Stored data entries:

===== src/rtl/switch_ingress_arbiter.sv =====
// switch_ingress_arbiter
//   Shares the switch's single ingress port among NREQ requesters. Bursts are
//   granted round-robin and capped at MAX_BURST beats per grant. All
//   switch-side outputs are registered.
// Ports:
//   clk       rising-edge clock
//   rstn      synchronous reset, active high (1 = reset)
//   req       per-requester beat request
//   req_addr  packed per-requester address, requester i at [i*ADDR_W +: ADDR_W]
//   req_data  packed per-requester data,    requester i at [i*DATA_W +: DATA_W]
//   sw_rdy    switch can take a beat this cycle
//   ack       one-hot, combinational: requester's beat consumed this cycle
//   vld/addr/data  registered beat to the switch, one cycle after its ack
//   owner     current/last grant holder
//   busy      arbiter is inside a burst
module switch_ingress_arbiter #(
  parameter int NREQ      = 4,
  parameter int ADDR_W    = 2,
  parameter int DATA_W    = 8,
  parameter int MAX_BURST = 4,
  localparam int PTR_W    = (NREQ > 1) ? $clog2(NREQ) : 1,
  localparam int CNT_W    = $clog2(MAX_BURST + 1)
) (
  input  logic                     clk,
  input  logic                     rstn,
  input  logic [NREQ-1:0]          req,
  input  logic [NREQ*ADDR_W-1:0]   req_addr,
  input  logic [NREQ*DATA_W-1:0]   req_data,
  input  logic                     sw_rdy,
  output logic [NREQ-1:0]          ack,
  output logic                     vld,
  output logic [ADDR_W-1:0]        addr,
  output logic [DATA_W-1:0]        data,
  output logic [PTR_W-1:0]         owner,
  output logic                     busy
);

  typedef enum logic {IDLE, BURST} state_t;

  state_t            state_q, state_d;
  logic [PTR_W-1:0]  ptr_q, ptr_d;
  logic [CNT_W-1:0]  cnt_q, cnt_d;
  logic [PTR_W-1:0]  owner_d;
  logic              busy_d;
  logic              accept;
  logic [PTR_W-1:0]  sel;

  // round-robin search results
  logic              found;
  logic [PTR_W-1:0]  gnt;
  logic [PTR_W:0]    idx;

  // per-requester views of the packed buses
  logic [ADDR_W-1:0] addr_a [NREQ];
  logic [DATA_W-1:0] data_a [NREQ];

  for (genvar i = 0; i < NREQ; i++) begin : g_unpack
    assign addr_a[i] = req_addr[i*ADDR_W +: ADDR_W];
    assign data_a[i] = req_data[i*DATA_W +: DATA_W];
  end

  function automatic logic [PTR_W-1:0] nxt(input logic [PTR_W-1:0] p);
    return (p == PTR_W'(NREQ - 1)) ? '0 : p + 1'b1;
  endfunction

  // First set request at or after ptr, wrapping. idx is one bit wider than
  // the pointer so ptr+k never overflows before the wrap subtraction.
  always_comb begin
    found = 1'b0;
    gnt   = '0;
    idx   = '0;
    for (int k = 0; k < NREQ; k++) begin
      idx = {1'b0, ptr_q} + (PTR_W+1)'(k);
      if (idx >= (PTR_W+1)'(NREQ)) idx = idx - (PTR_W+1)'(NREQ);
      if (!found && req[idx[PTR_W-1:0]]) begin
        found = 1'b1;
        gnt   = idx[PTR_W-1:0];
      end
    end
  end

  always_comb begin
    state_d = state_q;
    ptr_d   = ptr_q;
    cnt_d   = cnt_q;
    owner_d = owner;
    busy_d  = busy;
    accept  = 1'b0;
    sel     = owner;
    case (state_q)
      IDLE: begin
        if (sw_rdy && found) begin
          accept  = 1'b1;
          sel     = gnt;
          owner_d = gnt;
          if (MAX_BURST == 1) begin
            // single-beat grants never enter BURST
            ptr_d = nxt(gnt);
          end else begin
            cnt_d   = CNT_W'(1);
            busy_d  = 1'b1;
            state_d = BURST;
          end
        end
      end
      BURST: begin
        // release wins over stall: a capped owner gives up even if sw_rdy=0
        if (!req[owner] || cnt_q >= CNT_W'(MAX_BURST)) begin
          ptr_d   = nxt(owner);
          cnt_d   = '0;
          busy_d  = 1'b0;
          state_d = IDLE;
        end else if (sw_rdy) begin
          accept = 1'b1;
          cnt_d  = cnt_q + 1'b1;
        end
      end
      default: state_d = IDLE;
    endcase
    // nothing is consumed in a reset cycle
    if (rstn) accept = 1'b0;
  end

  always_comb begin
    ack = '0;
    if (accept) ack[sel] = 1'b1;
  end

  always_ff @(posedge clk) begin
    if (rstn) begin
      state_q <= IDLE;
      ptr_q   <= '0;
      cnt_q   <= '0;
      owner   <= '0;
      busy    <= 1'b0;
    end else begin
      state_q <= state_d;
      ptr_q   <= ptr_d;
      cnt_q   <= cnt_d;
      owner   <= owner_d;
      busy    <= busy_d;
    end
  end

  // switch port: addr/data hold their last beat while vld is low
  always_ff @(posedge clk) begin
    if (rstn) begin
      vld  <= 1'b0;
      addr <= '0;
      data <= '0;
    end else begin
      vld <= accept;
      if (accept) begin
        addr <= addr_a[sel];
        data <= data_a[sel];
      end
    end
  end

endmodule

▸ **The task**
Output all of the records, keeping every word exact.

▸ **Solution for this task**
===== src/rtl/switch_ingress_arbiter.sv =====
// switch_ingress_arbiter
//   Shares the switch's single ingress port among NREQ requesters. Bursts are
//   granted round-robin and capped at MAX_BURST beats per grant. All
//   switch-side outputs are registered.
// Ports:
//   clk       rising-edge clock
//   rstn      synchronous reset, active high (1 = reset)
//   req       per-requester beat request
//   req_addr  packed per-requester address, requester i at [i*ADDR_W +: ADDR_W]
//   req_data  packed per-requester data,    requester i at [i*DATA_W +: DATA_W]
//   sw_rdy    switch can take a beat this cycle
//   ack       one-hot, combinational: requester's beat consumed this cycle
//   vld/addr/data  registered beat to the switch, one cycle after its ack
//   owner     current/last grant holder
//   busy      arbiter is inside a burst
module switch_ingress_arbiter #(
  parameter int NREQ      = 4,
  parameter int ADDR_W    = 2,
  parameter int DATA_W    = 8,
  parameter int MAX_BURST = 4,
  localparam int PTR_W    = (NREQ > 1) ? $clog2(NREQ) : 1,
  localparam int CNT_W    = $clog2(MAX_BURST + 1)
) (
  input  logic                     clk,
  input  logic                     rstn,
  input  logic [NREQ-1:0]          req,
  input  logic [NREQ*ADDR_W-1:0]   req_addr,
  input  logic [NREQ*DATA_W-1:0]   req_data,
  input  logic                     sw_rdy,
  output logic [NREQ-1:0]          ack,
  output logic                     vld,
  output logic [ADDR_W-1:0]        addr,
  output logic [DATA_W-1:0]        data,
  output logic [PTR_W-1:0]         owner,
  output logic                     busy
);

  typedef enum logic {IDLE, BURST} state_t;

  state_t            state_q, state_d;
  logic [PTR_W-1:0]  ptr_q, ptr_d;
  logic [CNT_W-1:0]  cnt_q, cnt_d;
  logic [PTR_W-1:0]  owner_d;
  logic              busy_d;
  logic              accept;
  logic [PTR_W-1:0]  sel;

  // round-robin search results
  logic              found;
  logic [PTR_W-1:0]  gnt;
  logic [PTR_W:0]    idx;

  // per-requester views of the packed buses
  logic [ADDR_W-1:0] addr_a [NREQ];
  logic [DATA_W-1:0] data_a [NREQ];

  for (genvar i = 0; i < NREQ; i++) begin : g_unpack
    assign addr_a[i] = req_addr[i*ADDR_W +: ADDR_W];
    assign data_a[i] = req_data[i*DATA_W +: DATA_W];
  end

  function automatic logic [PTR_W-1:0] nxt(input logic [PTR_W-1:0] p);
    return (p == PTR_W'(NREQ - 1)) ? '0 : p + 1'b1;
  endfunction

  // First set request at or after ptr, wrapping. idx is one bit wider than
  // the pointer so ptr+k never overflows before the wrap subtraction.
  always_comb begin
    found = 1'b0;
    gnt   = '0;
    idx   = '0;
    for (int k = 0; k < NREQ; k++) begin
      idx = {1'b0, ptr_q} + (PTR_W+1)'(k);
      if (idx >= (PTR_W+1)'(NREQ)) idx = idx - (PTR_W+1)'(NREQ);
      if (!found && req[idx[PTR_W-1:0]]) begin
        found = 1'b1;
        gnt   = idx[PTR_W-1:0];
      end
    end
  end

  always_comb begin
    state_d = state_q;
    ptr_d   = ptr_q;
    cnt_d   = cnt_q;
    owner_d = owner;
    busy_d  = busy;
    accept  = 1'b0;
    sel     = owner;
    case (state_q)
      IDLE: begin
        if (sw_rdy && found) begin
          accept  = 1'b1;
          sel     = gnt;
          owner_d = gnt;
          if (MAX_BURST == 1) begin
            // single-beat grants never enter BURST
            ptr_d = nxt(gnt);
          end else begin
            cnt_d   = CNT_W'(1);
            busy_d  = 1'b1;
            state_d = BURST;
          end
        end
      end
      BURST: begin
        // release wins over stall: a capped owner gives up even if sw_rdy=0
        if (!req[owner] || cnt_q >= CNT_W'(MAX_BURST)) begin
          ptr_d   = nxt(owner);
          cnt_d   = '0;
          busy_d  = 1'b0;
          state_d = IDLE;
        end else if (sw_rdy) begin
          accept = 1'b1;
          cnt_d  = cnt_q + 1'b1;
        end
      end
      default: state_d = IDLE;
    endcase
    // nothing is consumed in a reset cycle
    if (rstn) accept = 1'b0;
  end

  always_comb begin
    ack = '0;
    if (accept) ack[sel] = 1'b1;
  end

  always_ff @(posedge clk) begin
    if (rstn) begin
      state_q <= IDLE;
      ptr_q   <= '0;
      cnt_q   <= '0;
      owner   <= '0;
      busy    <= 1'b0;
    end else begin
      state_q <= state_d;
      ptr_q   <= ptr_d;
      cnt_q   <= cnt_d;
      owner   <= owner_d;
      busy    <= busy_d;
    end
  end

  // switch port: addr/data hold their last beat while vld is low
  always_ff @(posedge clk) begin
    if (rstn) begin
      vld  <= 1'b0;
      addr <= '0;
      data <= '0;
    end else begin
      vld <= accept;
      if (accept) begin
        addr <= addr_a[sel];
        data <= data_a[sel];
      end
    end
  end

endmodule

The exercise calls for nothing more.